*** Begin section ***

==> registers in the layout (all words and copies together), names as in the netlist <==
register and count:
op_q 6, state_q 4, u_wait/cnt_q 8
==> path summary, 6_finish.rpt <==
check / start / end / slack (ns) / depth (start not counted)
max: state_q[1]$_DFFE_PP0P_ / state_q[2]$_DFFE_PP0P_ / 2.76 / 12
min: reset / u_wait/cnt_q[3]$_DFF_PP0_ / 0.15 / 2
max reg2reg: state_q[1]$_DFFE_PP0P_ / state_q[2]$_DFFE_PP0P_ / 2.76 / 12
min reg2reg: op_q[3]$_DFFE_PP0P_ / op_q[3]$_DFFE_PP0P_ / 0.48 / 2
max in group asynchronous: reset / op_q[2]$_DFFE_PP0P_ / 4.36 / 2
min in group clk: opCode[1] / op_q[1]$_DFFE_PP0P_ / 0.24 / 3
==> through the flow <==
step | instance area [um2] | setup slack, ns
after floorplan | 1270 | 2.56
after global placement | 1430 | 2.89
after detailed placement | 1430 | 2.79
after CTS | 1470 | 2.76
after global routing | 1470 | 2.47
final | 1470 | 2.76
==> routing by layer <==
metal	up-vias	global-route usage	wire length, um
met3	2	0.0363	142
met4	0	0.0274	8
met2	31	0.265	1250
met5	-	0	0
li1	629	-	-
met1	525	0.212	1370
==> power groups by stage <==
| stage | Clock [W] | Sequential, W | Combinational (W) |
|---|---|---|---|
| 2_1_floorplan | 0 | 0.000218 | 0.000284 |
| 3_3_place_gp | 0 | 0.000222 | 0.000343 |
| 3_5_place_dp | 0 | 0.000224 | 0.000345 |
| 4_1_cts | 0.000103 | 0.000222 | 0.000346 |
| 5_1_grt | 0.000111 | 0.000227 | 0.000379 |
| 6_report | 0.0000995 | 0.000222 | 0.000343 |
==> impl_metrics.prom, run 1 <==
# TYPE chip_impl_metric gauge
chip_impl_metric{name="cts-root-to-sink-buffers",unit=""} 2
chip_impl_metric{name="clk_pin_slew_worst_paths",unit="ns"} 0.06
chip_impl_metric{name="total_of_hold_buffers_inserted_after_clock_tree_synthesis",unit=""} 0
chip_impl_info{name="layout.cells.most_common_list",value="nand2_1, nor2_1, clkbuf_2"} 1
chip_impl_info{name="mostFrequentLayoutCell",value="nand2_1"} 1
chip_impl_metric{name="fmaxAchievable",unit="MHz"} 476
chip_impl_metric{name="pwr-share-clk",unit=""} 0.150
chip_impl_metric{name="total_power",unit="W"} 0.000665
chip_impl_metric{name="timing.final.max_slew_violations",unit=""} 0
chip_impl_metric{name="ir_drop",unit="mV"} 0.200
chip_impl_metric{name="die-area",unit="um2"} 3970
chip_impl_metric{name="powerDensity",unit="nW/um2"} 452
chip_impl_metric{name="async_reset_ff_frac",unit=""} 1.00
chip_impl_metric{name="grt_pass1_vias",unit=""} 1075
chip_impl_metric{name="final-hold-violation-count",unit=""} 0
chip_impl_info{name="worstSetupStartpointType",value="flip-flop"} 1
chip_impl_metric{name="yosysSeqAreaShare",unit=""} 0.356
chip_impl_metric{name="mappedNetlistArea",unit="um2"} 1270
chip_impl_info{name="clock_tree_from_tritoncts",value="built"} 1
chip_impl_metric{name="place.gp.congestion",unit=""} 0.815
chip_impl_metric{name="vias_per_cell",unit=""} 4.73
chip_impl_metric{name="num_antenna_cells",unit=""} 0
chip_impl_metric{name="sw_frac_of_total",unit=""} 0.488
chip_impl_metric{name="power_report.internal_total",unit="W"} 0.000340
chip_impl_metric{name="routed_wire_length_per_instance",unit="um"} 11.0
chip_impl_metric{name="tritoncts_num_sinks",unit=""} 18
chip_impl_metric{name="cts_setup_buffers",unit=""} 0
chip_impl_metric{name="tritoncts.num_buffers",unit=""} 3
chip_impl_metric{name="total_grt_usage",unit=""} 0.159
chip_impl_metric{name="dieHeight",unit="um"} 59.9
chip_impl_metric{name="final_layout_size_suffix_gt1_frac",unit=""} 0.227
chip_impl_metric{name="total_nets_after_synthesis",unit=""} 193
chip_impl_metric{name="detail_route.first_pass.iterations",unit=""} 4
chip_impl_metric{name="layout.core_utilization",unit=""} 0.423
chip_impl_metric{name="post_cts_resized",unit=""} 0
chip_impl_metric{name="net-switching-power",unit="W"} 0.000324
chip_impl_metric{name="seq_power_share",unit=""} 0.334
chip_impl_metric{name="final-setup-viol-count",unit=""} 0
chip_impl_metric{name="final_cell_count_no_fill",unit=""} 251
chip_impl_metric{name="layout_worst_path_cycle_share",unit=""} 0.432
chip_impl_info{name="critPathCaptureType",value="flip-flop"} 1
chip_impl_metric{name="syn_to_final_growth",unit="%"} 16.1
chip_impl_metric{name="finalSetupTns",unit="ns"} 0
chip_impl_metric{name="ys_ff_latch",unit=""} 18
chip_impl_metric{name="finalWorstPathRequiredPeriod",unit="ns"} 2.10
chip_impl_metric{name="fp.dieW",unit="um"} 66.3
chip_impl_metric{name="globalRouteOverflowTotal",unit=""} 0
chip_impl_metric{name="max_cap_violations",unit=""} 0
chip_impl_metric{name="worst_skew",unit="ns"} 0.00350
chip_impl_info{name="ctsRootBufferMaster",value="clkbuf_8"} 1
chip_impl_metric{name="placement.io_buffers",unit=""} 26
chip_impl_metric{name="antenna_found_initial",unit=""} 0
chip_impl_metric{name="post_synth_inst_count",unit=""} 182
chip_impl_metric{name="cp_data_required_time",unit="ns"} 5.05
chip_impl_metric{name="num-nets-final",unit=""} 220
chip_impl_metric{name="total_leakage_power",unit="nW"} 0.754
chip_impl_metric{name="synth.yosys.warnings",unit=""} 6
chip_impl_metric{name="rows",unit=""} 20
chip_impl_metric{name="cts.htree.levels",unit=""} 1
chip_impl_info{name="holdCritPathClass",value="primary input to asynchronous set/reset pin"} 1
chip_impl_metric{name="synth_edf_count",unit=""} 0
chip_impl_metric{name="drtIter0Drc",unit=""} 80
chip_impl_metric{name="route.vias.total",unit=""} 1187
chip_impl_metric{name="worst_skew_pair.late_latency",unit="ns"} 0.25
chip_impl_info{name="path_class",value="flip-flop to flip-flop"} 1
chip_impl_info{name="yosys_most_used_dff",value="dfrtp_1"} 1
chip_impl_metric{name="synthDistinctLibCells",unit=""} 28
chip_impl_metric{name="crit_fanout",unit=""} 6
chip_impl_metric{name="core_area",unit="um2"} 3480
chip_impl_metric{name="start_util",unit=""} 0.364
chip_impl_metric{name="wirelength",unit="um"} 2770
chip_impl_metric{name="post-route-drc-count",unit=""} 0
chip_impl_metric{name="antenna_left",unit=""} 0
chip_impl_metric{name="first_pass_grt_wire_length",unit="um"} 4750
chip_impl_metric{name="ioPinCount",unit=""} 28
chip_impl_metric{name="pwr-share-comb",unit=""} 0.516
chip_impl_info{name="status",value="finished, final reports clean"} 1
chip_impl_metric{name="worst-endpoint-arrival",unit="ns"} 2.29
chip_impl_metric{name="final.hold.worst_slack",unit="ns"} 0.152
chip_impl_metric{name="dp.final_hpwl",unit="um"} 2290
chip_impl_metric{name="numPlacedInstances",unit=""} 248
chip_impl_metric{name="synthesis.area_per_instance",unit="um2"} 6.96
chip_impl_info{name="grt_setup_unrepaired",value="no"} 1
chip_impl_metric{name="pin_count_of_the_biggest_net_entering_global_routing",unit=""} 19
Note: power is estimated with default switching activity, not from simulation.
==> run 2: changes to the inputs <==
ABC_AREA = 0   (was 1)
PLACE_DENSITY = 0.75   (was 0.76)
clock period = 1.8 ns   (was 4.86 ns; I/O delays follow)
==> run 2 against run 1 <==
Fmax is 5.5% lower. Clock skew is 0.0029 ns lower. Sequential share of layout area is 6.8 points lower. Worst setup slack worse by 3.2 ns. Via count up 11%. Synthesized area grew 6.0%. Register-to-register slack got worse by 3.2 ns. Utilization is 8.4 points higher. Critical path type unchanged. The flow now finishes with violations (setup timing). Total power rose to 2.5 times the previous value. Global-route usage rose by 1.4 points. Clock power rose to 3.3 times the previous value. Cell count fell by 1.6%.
**config.mk**
```make
export PLATFORM = sky130hd
export DESIGN_NAME = rxiqdemod
export DESIGN_NICKNAME = d
export VERILOG_FILES = /design/src/rtl/rxiqdemod.sv
export SDC_FILE = /design/constraint.sdc
export NUM_CORES = 1
export LEC_CHECK = 0
export BUFFER_PORTS_ARGS = -buffer_cell sky130_fd_sc_hd__buf_2
export CAP_MARGIN = 10
export CORE_UTILIZATION = 45
export CTS_CLUSTER_DIAMETER = 40
export CTS_CLUSTER_SIZE = 24
export DETAILED_ROUTE_END_ITERATION = 12
export PLACE_DENSITY = 0.69
export SYNTH_ARGS = -nofsm -noshare
export SYNTH_HDL_FRONTEND = slang
export SYNTH_SLANG_ARGS = --single-unit
```
**constraint.sdc**
```tcl
create_clock -name clock -period 8.6 [get_ports clock]
set_clock_uncertainty 0.2 [all_clocks]
set_input_delay 0 -clock clock [delete_from_list [all_inputs] [get_ports clock]]
set_output_delay 0 -clock clock [all_outputs]
set_load 0.01 [all_outputs]
```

*** End section ***

Return only the lines between the one holding "min: reset /" and the one holding "max in group", inclusive, exactly as they appear above.

min: reset / u_wait/cnt_q[3]$_DFF_PP0_ / 0.15 / 2
max reg2reg: state_q[1]$_DFFE_PP0P_ / state_q[2]$_DFFE_PP0P_ / 2.76 / 12
min reg2reg: op_q[3]$_DFFE_PP0P_ / op_q[3]$_DFFE_PP0P_ / 0.48 / 2
max in group asynchronous: reset / op_q[2]$_DFFE_PP0P_ / 4.36 / 2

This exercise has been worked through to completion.